January 27, 2021 by Robert Franklin, JD, Member, National Board of Directors
The excellent and never-to-be-messed-with Lenore Skenazy is on the warpath again (Reason, 1/22/21).
It seems Natasha Kohl, an Ontario resident and mother of four kids, had to quit her job due to the various lockdowns occasioned by the COVID-19 pandemic. Plus, daycare centers are in short supply, so Kohl’s faced with how to take care of her children when she needs to go out to, say, the supermarket. In the case in question, her solution to that problem is to drop them at her in-laws. That would have made perfect sense except for the fact that Canadians have become so used to reporting their neighbors to law enforcement authorities for all manner of real or imagined infractions. So some neighbor of Kohl’s in-laws reported the situation to the police as a violation of lockdown orders.
As far as I can tell, the applicable such order prohibits the gathering of ten or more people inside a house. Were there ten or more people at Kohl’s in-laws house? Who knows? But the police stopped Kohl as she was leaving with her kids and dropped a fine on her of $880 for her supposed violation of the Orwellianly-titled “Reopening Ontario Act,” so named because it’s all about closing Ontario down.

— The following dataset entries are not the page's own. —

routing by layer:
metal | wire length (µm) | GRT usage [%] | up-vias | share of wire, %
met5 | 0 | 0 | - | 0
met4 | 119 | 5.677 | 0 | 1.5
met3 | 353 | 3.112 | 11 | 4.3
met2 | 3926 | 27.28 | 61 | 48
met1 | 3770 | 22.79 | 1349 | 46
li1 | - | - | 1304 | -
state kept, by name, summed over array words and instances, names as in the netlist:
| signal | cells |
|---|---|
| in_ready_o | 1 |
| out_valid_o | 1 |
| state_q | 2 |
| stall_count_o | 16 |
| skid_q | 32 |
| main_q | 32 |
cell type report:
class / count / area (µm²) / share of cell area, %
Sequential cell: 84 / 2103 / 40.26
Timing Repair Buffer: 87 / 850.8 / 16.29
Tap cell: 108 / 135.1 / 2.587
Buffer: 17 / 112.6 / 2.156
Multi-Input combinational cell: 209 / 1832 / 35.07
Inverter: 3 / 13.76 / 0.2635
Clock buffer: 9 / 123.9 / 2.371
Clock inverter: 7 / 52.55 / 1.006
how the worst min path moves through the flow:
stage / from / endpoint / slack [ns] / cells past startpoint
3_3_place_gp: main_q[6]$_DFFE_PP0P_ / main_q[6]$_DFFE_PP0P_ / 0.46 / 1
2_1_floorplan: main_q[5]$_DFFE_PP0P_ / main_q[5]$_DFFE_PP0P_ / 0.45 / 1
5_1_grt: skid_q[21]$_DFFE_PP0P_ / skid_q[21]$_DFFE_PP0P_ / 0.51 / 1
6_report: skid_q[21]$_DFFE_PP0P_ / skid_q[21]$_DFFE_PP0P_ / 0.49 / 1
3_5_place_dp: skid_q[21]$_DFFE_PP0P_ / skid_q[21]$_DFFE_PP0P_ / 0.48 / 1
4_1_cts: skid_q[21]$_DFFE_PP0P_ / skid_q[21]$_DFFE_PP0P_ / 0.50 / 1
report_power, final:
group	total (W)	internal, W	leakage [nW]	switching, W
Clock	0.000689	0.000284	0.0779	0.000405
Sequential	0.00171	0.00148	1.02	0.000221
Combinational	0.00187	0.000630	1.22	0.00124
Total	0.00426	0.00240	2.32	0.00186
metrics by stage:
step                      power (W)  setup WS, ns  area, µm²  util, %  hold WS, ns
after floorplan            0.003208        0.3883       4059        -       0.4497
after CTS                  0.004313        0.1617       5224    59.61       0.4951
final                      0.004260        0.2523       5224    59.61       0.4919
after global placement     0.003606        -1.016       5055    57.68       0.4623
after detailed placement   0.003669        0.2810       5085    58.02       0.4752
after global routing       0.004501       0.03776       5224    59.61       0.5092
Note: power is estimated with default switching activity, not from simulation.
**src/rtl/alu_bus_pkg.sv**
```systemverilog
// Shared definitions for the 4-bit ADDI coprocessor bus (host and coprocessor sides).
package alu_bus_pkg;

  localparam int unsigned DW = 4;

  localparam logic [DW-1:0] OP_NOP  = 4'd0;
  localparam logic [DW-1:0] OP_ADDI = 4'd1;

  localparam logic [DW-1:0] BREQ_OPERAND = 4'b0011;
  localparam logic [DW-1:0] BREQ_VALUE   = 4'b0001;

  typedef enum logic [2:0] {
    IDLE,
    ARM,
    REQ,
    DRIVE,
    WAIT
  } host_state_e;

endpackage

```
**src/rtl/alu_host_regfile.sv**
```systemverilog
// Host-local register file: one write port (write-back beats preload), two async read ports.
module alu_host_regfile
  import alu_bus_pkg::*;
#(
  parameter int unsigned NREGS = 4,
  parameter int unsigned RW    = 2
) (
  input  logic          clk,
  input  logic          rst,
  input  logic          wb_we_i,
  input  logic [RW-1:0] wb_addr_i,
  input  logic [DW-1:0] wb_data_i,
  input  logic          pl_we_i,
  input  logic [RW-1:0] pl_addr_i,
  input  logic [DW-1:0] pl_data_i,
  input  logic [RW-1:0] rs_addr_i,
  output logic [DW-1:0] rs_data_c_o,
  input  logic [RW-1:0] dbg_addr_i,
  output logic [DW-1:0] dbg_data_c_o
);

  logic [DW-1:0] mem_q [NREGS];

  // Storage update; a write-back in the same cycle as a preload takes the port.
  always_ff @(posedge clk) begin
    if (rst) begin
      for (int unsigned i = 0; i < NREGS; i++) begin
        mem_q[i] <= '0;
      end
    end else if (wb_we_i) begin
      mem_q[wb_addr_i] <= wb_data_i;
    end else if (pl_we_i) begin
      mem_q[pl_addr_i] <= pl_data_i;
    end
  end

  assign rs_data_c_o  = mem_q[rs_addr_i];
  assign dbg_data_c_o = mem_q[dbg_addr_i];

endmodule

```
**src/rtl/alu_host_seq.sv**
```systemverilog
// Host-side sequencer: issues ADDI to the coprocessor, serves its operand request, writes back the sum.
module alu_host_seq
  import alu_bus_pkg::*;
#(
  parameter int unsigned NREGS   = 4,
  parameter int unsigned TIMEOUT = 15,
  localparam int unsigned RW     = (NREGS > 1) ? $clog2(NREGS) : 1
) (
  input  logic          clk,
  input  logic          rst,
  input  logic          cmd_valid,
  output logic          cmd_ready,
  input  logic [DW-1:0] cmd_imm,
  input  logic [RW-1:0] cmd_rs,
  input  logic [RW-1:0] cmd_rd,
  output logic          rsp_valid,
  output logic [DW-1:0] rsp_sum,
  output logic          rsp_carry,
  output logic          rsp_err,
  input  logic          rf_we,
  input  logic [RW-1:0] rf_waddr,
  input  logic [DW-1:0] rf_wdata,
  input  logic [RW-1:0] rf_raddr,
  output logic [DW-1:0] rf_rdata,
  output logic [DW-1:0] cp_opcode,
  output logic [DW-1:0] cp_imm,
  input  logic [DW-1:0] cp_bus_req,
  input  logic [DW-1:0] cp_bus_in,
  output logic [DW-1:0] cp_bus_out,
  output logic          cp_bus_oe,
  input  logic          cp_done,
  input  logic          cp_carry
);

  localparam int unsigned CW = 4;

  host_state_e   state_q, state_d;
  logic [CW-1:0] tmo_q, tmo_d;
  logic [RW-1:0] rs_q, rs_d, rd_q, rd_d;
  logic [DW-1:0] opcode_q, opcode_d, imm_q, imm_d;
  logic [DW-1:0] bus_out_q, bus_out_d;
  logic          bus_oe_q, bus_oe_d;
  logic          rsp_valid_q, rsp_valid_d, rsp_err_q, rsp_err_d;
  logic          rsp_carry_q, rsp_carry_d;
  logic [DW-1:0] rsp_sum_q, rsp_sum_d;
  logic          wb_we_c, abort_c, tmo_hit_c, pl_we_c;
  logic [DW-1:0] rs_data_c;

  assign tmo_hit_c = (tmo_q == CW'(TIMEOUT - 1));
  assign pl_we_c   = rf_we && (state_q == IDLE);

  alu_host_regfile #(
    .NREGS(NREGS),
    .RW   (RW)
  ) u_rf (
    .clk         (clk),
    .rst         (rst),
    .wb_we_i     (wb_we_c),
    .wb_addr_i   (rd_q),
    .wb_data_i   (cp_bus_in),
    .pl_we_i     (pl_we_c),
    .pl_addr_i   (rf_waddr),
    .pl_data_i   (rf_wdata),
    .rs_addr_i   (rs_q),
    .rs_data_c_o (rs_data_c),
    .dbg_addr_i  (rf_raddr),
    .dbg_data_c_o(rf_rdata)
  );

  // State and output registers; reset releases the bus immediately.
  always_ff @(posedge clk) begin
    if (rst) begin
      state_q     <= IDLE;
      tmo_q       <= '0;
      rs_q        <= '0;
      rd_q        <= '0;
      opcode_q    <= OP_NOP;
      imm_q       <= '0;
      bus_out_q   <= '0;
      bus_oe_q    <= 1'b0;
      rsp_valid_q <= 1'b0;
      rsp_err_q   <= 1'b0;
      rsp_carry_q <= 1'b0;
      rsp_sum_q   <= '0;
    end else begin
      state_q     <= state_d;
      tmo_q       <= tmo_d;
      rs_q        <= rs_d;
      rd_q        <= rd_d;
      opcode_q    <= opcode_d;
      imm_q       <= imm_d;
      bus_out_q   <= bus_out_d;
      bus_oe_q    <= bus_oe_d;
      rsp_valid_q <= rsp_valid_d;
      rsp_err_q   <= rsp_err_d;
      rsp_carry_q <= rsp_carry_d;
      rsp_sum_q   <= rsp_sum_d;
    end
  end

  // Next-state, handshake progress and timeout abort.
  always_comb begin
    state_d     = state_q;
    tmo_d       = tmo_q;
    rs_d        = rs_q;
    rd_d        = rd_q;
    opcode_d    = opcode_q;
    imm_d       = imm_q;
    bus_out_d   = bus_out_q;
    bus_oe_d    = bus_oe_q;
    rsp_valid_d = 1'b0;
    rsp_err_d   = rsp_err_q;
    rsp_carry_d = rsp_carry_q;
    rsp_sum_d   = rsp_sum_q;
    wb_we_c     = 1'b0;
    abort_c     = 1'b0;

    case (state_q)
      IDLE: begin
        if (cmd_valid) begin
          rs_d     = cmd_rs;
          rd_d     = cmd_rd;
          imm_d    = cmd_imm;
          opcode_d = OP_ADDI;
          state_d  = ARM;
        end
      end
      ARM: begin
        if (!cp_done) state_d = REQ;
        else if (tmo_hit_c) abort_c = 1'b1;
      end
      REQ: begin
        if (cp_bus_req == BREQ_OPERAND) begin
          bus_out_d = rs_data_c;
          bus_oe_d  = 1'b1;
          state_d   = DRIVE;
        end else if (tmo_hit_c) begin
          abort_c = 1'b1;
        end
      end
      DRIVE: begin
        if (cp_bus_req == BREQ_VALUE) begin
          bus_oe_d = 1'b0;
          state_d  = WAIT;
        end else if (tmo_hit_c) begin
          abort_c = 1'b1;
        end
      end
      WAIT: begin
        if (cp_done) begin
          rsp_sum_d   = cp_bus_in;
          rsp_carry_d = cp_carry;
          rsp_valid_d = 1'b1;
          rsp_err_d   = 1'b0;
          wb_we_c     = 1'b1;
          opcode_d    = OP_NOP;
          state_d     = IDLE;
        end else if (tmo_hit_c) begin
          abort_c = 1'b1;
        end
      end
      default: state_d = IDLE;
    endcase

    if (abort_c) begin
      rsp_valid_d = 1'b1;
      rsp_err_d   = 1'b1;
      bus_oe_d    = 1'b0;
      opcode_d    = OP_NOP;
      state_d     = IDLE;
    end

    if (state_d != state_q) tmo_d = '0;
    else if (state_q != IDLE) tmo_d = tmo_q + CW'(1);
  end

  assign cmd_ready  = (state_q == IDLE);
  assign rsp_valid  = rsp_valid_q;
  assign rsp_sum    = rsp_sum_q;
  assign rsp_carry  = rsp_carry_q;
  assign rsp_err    = rsp_err_q;
  assign cp_opcode  = opcode_q;
  assign cp_imm     = imm_q;
  assign cp_bus_out = bus_out_q;
  assign cp_bus_oe  = bus_oe_q;

endmodule

```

Kohl now has a pro-bono lawyer to represent her and will contest the fine. Good for her. My guess is that the Crown will drop the charges because, as I suggested before, they have no proof that there were more than 10 people in the house and, in any event, Kohl wasn’t even one of them.

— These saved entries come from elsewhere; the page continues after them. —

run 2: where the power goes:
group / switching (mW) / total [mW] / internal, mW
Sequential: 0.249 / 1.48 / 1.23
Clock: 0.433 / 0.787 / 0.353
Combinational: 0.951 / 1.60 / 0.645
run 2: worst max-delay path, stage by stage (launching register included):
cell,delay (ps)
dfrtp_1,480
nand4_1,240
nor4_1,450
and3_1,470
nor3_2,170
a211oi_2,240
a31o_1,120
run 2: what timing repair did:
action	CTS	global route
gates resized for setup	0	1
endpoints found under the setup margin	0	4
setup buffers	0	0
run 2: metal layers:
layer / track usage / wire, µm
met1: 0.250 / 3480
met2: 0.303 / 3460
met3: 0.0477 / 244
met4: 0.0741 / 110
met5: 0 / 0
### config.mk
export PLATFORM = sky130hd
export DESIGN_NAME = btn_event_capture
export DESIGN_NICKNAME = d
export VERILOG_FILES = /design/src/rtl/btn_event_capture.sv
export SDC_FILE = /design/constraint.sdc
export NUM_CORES = 1
export LEC_CHECK = 0
export BUFFER_PORTS_ARGS = -buffer_cell sky130_fd_sc_hd__buf_2
export CORE_ASPECT_RATIO = 1.75
export CORE_MARGIN = 1
export CORE_UTILIZATION = 56
export CTS_CLUSTER_SIZE = 30
export DETAILED_ROUTE_END_ITERATION = 16
export GPL_ROUTABILITY_DRIVEN = 0
export PLACE_DENSITY_LB_ADDON = 0.05
export SYNTH_ARGS = -nofsm -noshare
export SYNTH_HDL_FRONTEND = slang
export SYNTH_SLANG_ARGS = --single-unit
### constraint.sdc
create_clock -name clk -period 5 [get_ports clk]
set_input_delay 1.5 -clock clk [delete_from_list [all_inputs] [get_ports clk]]
set_output_delay 1.5 -clock clk [all_outputs]
set_load 0.005 [all_outputs]
### src/rtl/btn_event_capture.sv
// btn_event_capture: synchronise, debounce and latch button presses as sticky pending events; define BTN_CAPTURE_OVF_EN for lost-press flags
module btn_event_capture #(
  parameter int N_BTN  = 4,
  parameter int DB_CNT = 1000000
) (
  input  logic             clk,
  input  logic             reset_n,
  input  logic [N_BTN-1:0] btn_raw,
  input  logic             ack,
  input  logic [N_BTN-1:0] ack_mask,
  output logic [N_BTN-1:0] level,
  output logic [N_BTN-1:0] pending,
  output logic [N_BTN-1:0] ovf,
  output logic             irq
);
  localparam int CW = $clog2(DB_CNT + 1);
  localparam logic [CW-1:0] CMAX = CW'(DB_CNT - 1);
  logic [N_BTN-1:0] meta_q, sync_q, level_q, level_d, pending_q, pending_d, hit, press, clr;
  logic [CW-1:0] cnt_q [N_BTN];
  logic [CW-1:0] cnt_d [N_BTN];
  logic irq_q, irq_d;
  always_comb begin
    hit   = '0;
    cnt_d = cnt_q;
    for (int i = 0; i < N_BTN; i++) begin
      hit[i]   = sync_q[i] != level_q[i] && cnt_q[i] == CMAX;
      cnt_d[i] = (sync_q[i] == level_q[i] || hit[i]) ? '0 : cnt_q[i] + CW'(1);
    end
    level_d   = level_q ^ hit;
    press     = level_d & ~level_q;
    clr       = ack ? ack_mask : '0;
    pending_d = press | (pending_q & ~clr);
    irq_d     = |pending_d;
  end
  always_ff @(posedge clk or negedge reset_n)
    if (!reset_n) begin
      meta_q    <= '0;
      sync_q    <= '0;
      level_q   <= '0;
      pending_q <= '0;
      irq_q     <= 1'b0;
      cnt_q     <= '{default: '0};
    end else begin
      meta_q    <= btn_raw;
      sync_q    <= meta_q;
      level_q   <= level_d;
      pending_q <= pending_d;
      irq_q     <= irq_d;
      cnt_q     <= cnt_d;
    end
`ifdef BTN_CAPTURE_OVF_EN
  logic [N_BTN-1:0] ovf_q, ovf_d;
  // a press onto an already-pending bit flags a lost event even if that bit is being acked
  always_comb ovf_d = (press & pending_q) | (ovf_q & ~clr);
  always_ff @(posedge clk or negedge reset_n)
    if (!reset_n) ovf_q <= '0;
    else ovf_q <= ovf_d;
  assign ovf = ovf_q;
`else
  assign ovf = '0;
`endif
  assign level   = level_q;
  assign pending = pending_q;
  assign irq     = irq_q;
endmodule

==> results of run 1 <==
-- stage by stage --
stage / hold slack [ns] / instance area (um2) / utilization [%] / total power (W) / setup WS [ns]
final: 0.359 / 5070 / 63.6 / 0.00147 / 2.48
after global routing: 0.371 / 5070 / 63.6 / 0.00152 / 2.30
after CTS: 0.363 / 5070 / 63.6 / 0.00149 / 2.47
after detailed placement: 0.349 / 4800 / 60.3 / 0.000876 / 2.40
after global placement: 0.332 / 4800 / 60.3 / 0.000874 / 2.42
after floorplan: 0.331 / 4650 / - / 0.000848 / 2.72
-- power breakdown --
part | total, W | leakage [nW] | switching, W | internal [W]
clock network | 0.000611 | 0.135 | 0.000280 | 0.000331
registers | 0.000808 | 1.33 | 0.0000120 | 0.000796
logic | 0.0000515 | 0.658 | 0.0000366 | 0.0000150
-- final cells by class --
class / instances / area share [%]
clock buffer: 9 / 4.45
clock inverter: 7 / 0.741
inverter: 25 / 1.85
multi-input combinational: 334 / 40.2
sequential: 97 / 47.9
tap: 90 / 2.22
timing repair buffer: 24 / 2.67
-- Yosys cell counts --
library cell	count	area share, %
dfrtp_1	97	52
nor2_1	58	4.7
nand2_1	31	2.5
nand3_1	27	2.9
a21oi_1	25	2.7
inv_1	25	2.0
o21ai_0	25	2.7
xnor2_1	25	4.7
xor2_1	23	4.3
or3_1	18	2.4
or4_1	18	2.9
o31ai_1	15	2.4
nand4_1	13	1.8
nor3_1	11	1.2
clkbuf_1	8	0.65
buf_2	5	0.54
and3_1	4	0.54
buf_4	4	0.65
ha_1	4	1.1
nor4_1	4	0.54
nor4b_1	4	0.76
o41ai_1	4	0.76
a21oi_2	3	0.57
and4_1	3	0.57
or4_4	3	0.73
clkbuf_2	2	0.22
nand3b_1	2	0.32
nand4_4	2	0.92
and2_1	1	0.13
and3_2	1	0.16
and3b_1	1	0.19
and4_2	1	0.22
conb_1	1	0.081
nand4_2	1	0.27
nand4b_1	1	0.19
or2_2	1	0.13
or4_2	1	0.19
-- per-layer routing --
layer	global-route usage, %	vias up	wire length, um
met5	0	-	0
met4	10.0	0	145
met3	3.86	10	253
met2	37.8	49	4420
met1	27.1	1627	3850
li1	-	1696	-
-- critical path, delay by kind of cell (launching register included) --
family / cells / cell delay, ns
AO/OA/AOI/OAI: 1 / 0.57
flip-flops: 1 / 0.40
buffers and inverters: 2 / 0.37
AND/OR/NAND/NOR: 2 / 0.78
adder cells (fa/ha/maj): 1 / 0.29
-- final timing paths --
check	endpoint	depth (start not counted)	slack, ns	from
min in group asynchronous	cnt_q[39]	1	1.27	reset_n
worst max register to register	cnt_q[10]	6	2.48	cnt_q[0]
worst max-delay path	cnt_q[10]	6	2.48	cnt_q[0]
worst min-delay path	sync_q[1]	0	0.36	meta_q[1]
max in group asynchronous	cnt_q[52]	2	2.86	reset_n
worst min register to register	sync_q[1]	0	0.36	meta_q[1]
-- sequential cells by signal (all words and copies together) (netlist names) --
name and count:
cnt_q 80, pending 4, sync_q 4, level 4
meta_q 4, irq 1
-- kinds of logic after synthesis --
logic type,after synthesis
AND/OR/NAND/NOR,206
flip-flops,97
AO/OA/AOI/OAI,72
XOR/XNOR,48
buffers and inverters,44
adder cells (fa/ha/maj),4
other,1
==> metrics.yaml, run 1 <==
die:
  fp.dieArea_mm2: 0.00867
  dieWidth_um: 70.8
  die_h_um: 122
  num_io_pins: 24
  row_count: 43
  initial_core_util_pct: 58.3
  design.core.area_mm2: 0.00796
setup_path:
  crit_path_max_fanout: 11
  crit_path_end_kind: "flip-flop"
  worstPathRequired_ns: 5.23
  worst-setup-path-type: "flip-flop to flip-flop"
  crit_path_max_incr_delay_ns: 0.71
  arrival_ns: 2.75
  worstPathCellList: "ha_1 > inv_1 > or4_2 > o21ai_1 > buf_4 > nor2_1"
  slowest_stage: "or4_2"
  start_kind: "flip-flop"
timing:
  setup_violations: 0
  relSlewSlack_pct: 41.1
  min_period_ns: 2.52
  worst_pin_slew_ns: 0.884
  finClkSkew_ns: 0.00438
  fin_crit_sh_pct: 50.3
  slew_viol_final: 0
  fin_setup_tns_ns: 0
  fmax_mhz: 398
  rsz0062_at_grt: "false"
  hold_viol: 0
clock_tree:
  postCtsSetupBuffers: 0
  clock-sinks: 97
  cts_resized: 0
  cts-root-buf: "clkbuf_16"
  clkTransAtPathRegs_ns: 0.06
  htree_levels: 3
  ctsHoldBuffers: 0
  cts_tree: "yes"
  cts_inserted_buffers: 9
  cts_buffer_depth: 2
  clock_latency_ns: 0.34
placement:
  portBuffers: 19
  dp.cells: 570
  hpwl_um: 5900
logic_synthesis:
  synth-simple-area-share_pct: 24.2
  ys_seq_elements: 97
  syn-cell-area_mm2: 0.00464
  muxShareOfSynthArea_pct: 0
  ys_types: 37
  synth_top_family_by_area: "simple AND/OR/NAND/NOR gates"
  synthCells: 472
  yosysSeqAreaShare_pct: 52.3
  synth_xor_area_share_pct: 9.06
  syn_avg_cell_area_um2: 9.83
  synth-compound-area-share_pct: 9.14
  synthAdderAreaFrac_pct: 1.08
  yosys_warnings: 0
cells_and_area:
  layout-drive-gt1-share_pct: 10.7
  fin_cells: 586
  fillers: 674
  fin_nets: 506
  area.growth.synth_to_final_pct: 9.20
  antennaDiodeCount: 0
  multi_input_area_mm2: 0.00203
  layout_commonest_cell: "dfrtp_1"
  ff_latch_area_mm2: 0.00243
  layout_common_cells: "dfrtp_1 (97), nor2_1 (58), nand2_1 (31)"
power_and_ir_drop:
  p_leak_nw: 2.12
  peakVddDrop_mv: 0.230
  p_per_area_mw_per_mm2: 290
routing:
  drt-total-wl_um: 8670
  detail-route-antenna-nets: 0
  num_vias: 3382
  drc: 0
  drt-wirelength-per-cell_um: 14.8
  first_iter_violations: 250
  viasPerCell: 5.77
  dr.pass1.iters: 6
global_routing:
  antenna_found_initial: 0
  grt_usage_pct: 22.1
  grt_max_degree: 73
  grt_pass1_wl_um: 14900
  grt_pass1_vias: 3328
  grt_overflow: 0
job:
  cap_violations: 0
outcome:
  status: "finished, final reports clean"
hold_path:
  hp-class: "flip-flop to flip-flop"
(Power assumes the default switching activity.)
==> run 2, diff against run 1 <==
==> constraint.sdc (replaced) <==
create_clock -name clk -period 2.5 [get_ports clk]
set_input_delay 0.75 -clock clk [delete_from_list [all_inputs] [get_ports clk]]
set_output_delay 0.75 -clock clk [all_outputs]
set_load 0.005 [all_outputs]
==> run 2 against run 1 <==
  * Sequential share of layout area fell by 0.92 points
  * Fmax rose by 17%
  * Die area did not move
  * Critical path depth fell by 1
  * Final area rose by 2.0%
  * Global-route usage rose by 0.33 points
  * Routed wire length fell by 0.32%
  * Worst hold slack got worse by 0.013 ns
  * Combinational power rose by 110%
  * Power rose by 110%
  * Highest routed layer unchanged
==> metrics.yaml, run 2 (synthesis results as in run 1) <==
routing:
  drt-total-wl_um: 8640  # -0.32%
  detail-route-antenna-nets: 0  # unchanged
  num_vias: 3489  # +3.2%
  drt-wirelength-per-cell_um: 14.6  # -1.2%
  dr.pass1.iters: 7  # +1
  drc: 0  # unchanged
  first_iter_violations: 240  # -4.0%
  viasPerCell: 5.90  # +2.3%
placement:
  dpl_cell_area_mm2: 0.00485  # +1.0%
  dp.cells: 575  # +0.88%
  hpwl_um: 6070  # +2.9%
  portBuffers: 19  # unchanged
die:
  dieWidth_um: 70.8  # unchanged
  design.core.area_mm2: 0.00796  # unchanged
  die_h_um: 122  # unchanged
  fp.dieArea_mm2: 0.00867  # unchanged
  row_count: 43  # unchanged
  num_io_pins: 24  # unchanged
  initial_core_util_pct: 58.3  # unchanged
hold_path:
  hp-class: "flip-flop to flip-flop"
  hold-path-endpoint: "sync_q[3]"
  hold_depth: 0  # unchanged
  hold_start: "meta_q[3]"
clock_tree:
  htree_levels: 3  # unchanged
  cts_inserted_buffers: 9  # unchanged
  cts_resized: 0  # unchanged
  ctsHoldBuffers: 0  # unchanged
  postCtsSetupBuffers: 0  # unchanged
  cts-root-buf: "clkbuf_16"
  clock_latency_ns: 0.34  # about the same
  cts_buffer_depth: 2  # unchanged
  cts_tree: "yes"
  clkTransAtPathRegs_ns: 0.06  # about the same
  clock-sinks: 97  # unchanged
setup_path:
  r2r-end: "cnt_q[58]"
  crit_path_max_fanout: 7  # -4
  start_kind: "flip-flop"
  arrival_ns: 2.42  # -0.33 ns
  worst-setup-path-type: "flip-flop to flip-flop"
  rr_startpoint: "cnt_q[40]"
  r2r_cells: 5  # -1
  worstPathRequired_ns: 2.77  # -2.46 ns
  crit_path_end_kind: "flip-flop"
  rrSetupSlack_ns: 0.34  # -2.14 ns
cells_and_area:
  stdcell_area_mm2: 0.00516  # +2.0%
  layout-drive-gt1-share_pct: 11.4  # +0.69 points
  layout_commonest_cell: "dfrtp_1"
  layout_common_cells: "dfrtp_1 (97), nor2_1 (58), nand2_1 (31)"
  antennaDiodeCount: 0  # unchanged
  fin_nets: 511  # +0.99%
  largest_reg_flops: 80  # unchanged
  area.growth.synth_to_final_pct: 11.3
  utilization_pct: 64.9  # +1.2 points
  top_register: "cnt_q"
  fin_cells: 591  # +0.85%
global_routing:
  grt_pass1_wl_um: 15200  # +1.7%
  grt_max_degree: 40  # -45%
  grt_pass1_vias: 3460  # +4.0%
  grt_overflow: 0  # unchanged
  antenna_found_initial: 0  # unchanged
  grt_usage_pct: 22.4  # +0.33 points
timing:
  setup_violations: 0  # unchanged
  finClkSkew_ns: 0.00631  # +0.00193 ns
  fin_crit_sh_pct: 86.3  # +36 points
  fmax_mhz: 464  # +17%
  hold_viol: 0  # unchanged
  rsz0062_at_grt: "false"
  slew_viol_final: 0  # unchanged
  fin_setup_tns_ns: 0  # unchanged
  min_period_ns: 2.16  # -0.359 ns
job:
  cap_violations: 0  # unchanged
power_and_ir_drop:
  peakVddDrop_mv: 0.484  # +110%
  finalPower_w: 0.00315  # +110%
  p_leak_nw: 2.17  # +2.2%
  p_per_area_mw_per_mm2: 610  # +110%
outcome:
  status: "finished, final reports clean"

Still, as Skenazy points out in her commonsensical way,
Look, we are in the middle of a pandemic. Kohl had to quit her job to take care of the kids. Now she’s got no job, no legal way to drop her kids off at her in-laws, and a fine on top if it all. Making it harder for a normal mom to do normal things in an abnormal era isn’t making anyone safer.
Exactly. After all, what are her alternatives? Should the kids go to the supermarket with her and be exposed to the virus there? Should she leave them at home unattended? No, that would bring a slew of child welfare caseworkers down on her. As an long-ago ad once asked, “What’s a mother to do?” Needless to say, neither the police nor the government of Ontario considers that any problem of theirs. Their job, apparently, is to make life as difficult on parents as possible and then fine them when they can’t toe the line.
The family seems to be an edifice with many doors and windows into which can crawl state agents. We’ve long known about child welfare authorities who miss no opportunity, and are willing to violate numerous laws, in order to stick their noses into parents’ affairs. Now we can add the police using the excuse of “protecting” everyone from the plague.
There’s that word again – “protecting.” Why does all this “protection” on offer by a welter of state actors always feel so threatening, so arbitrary.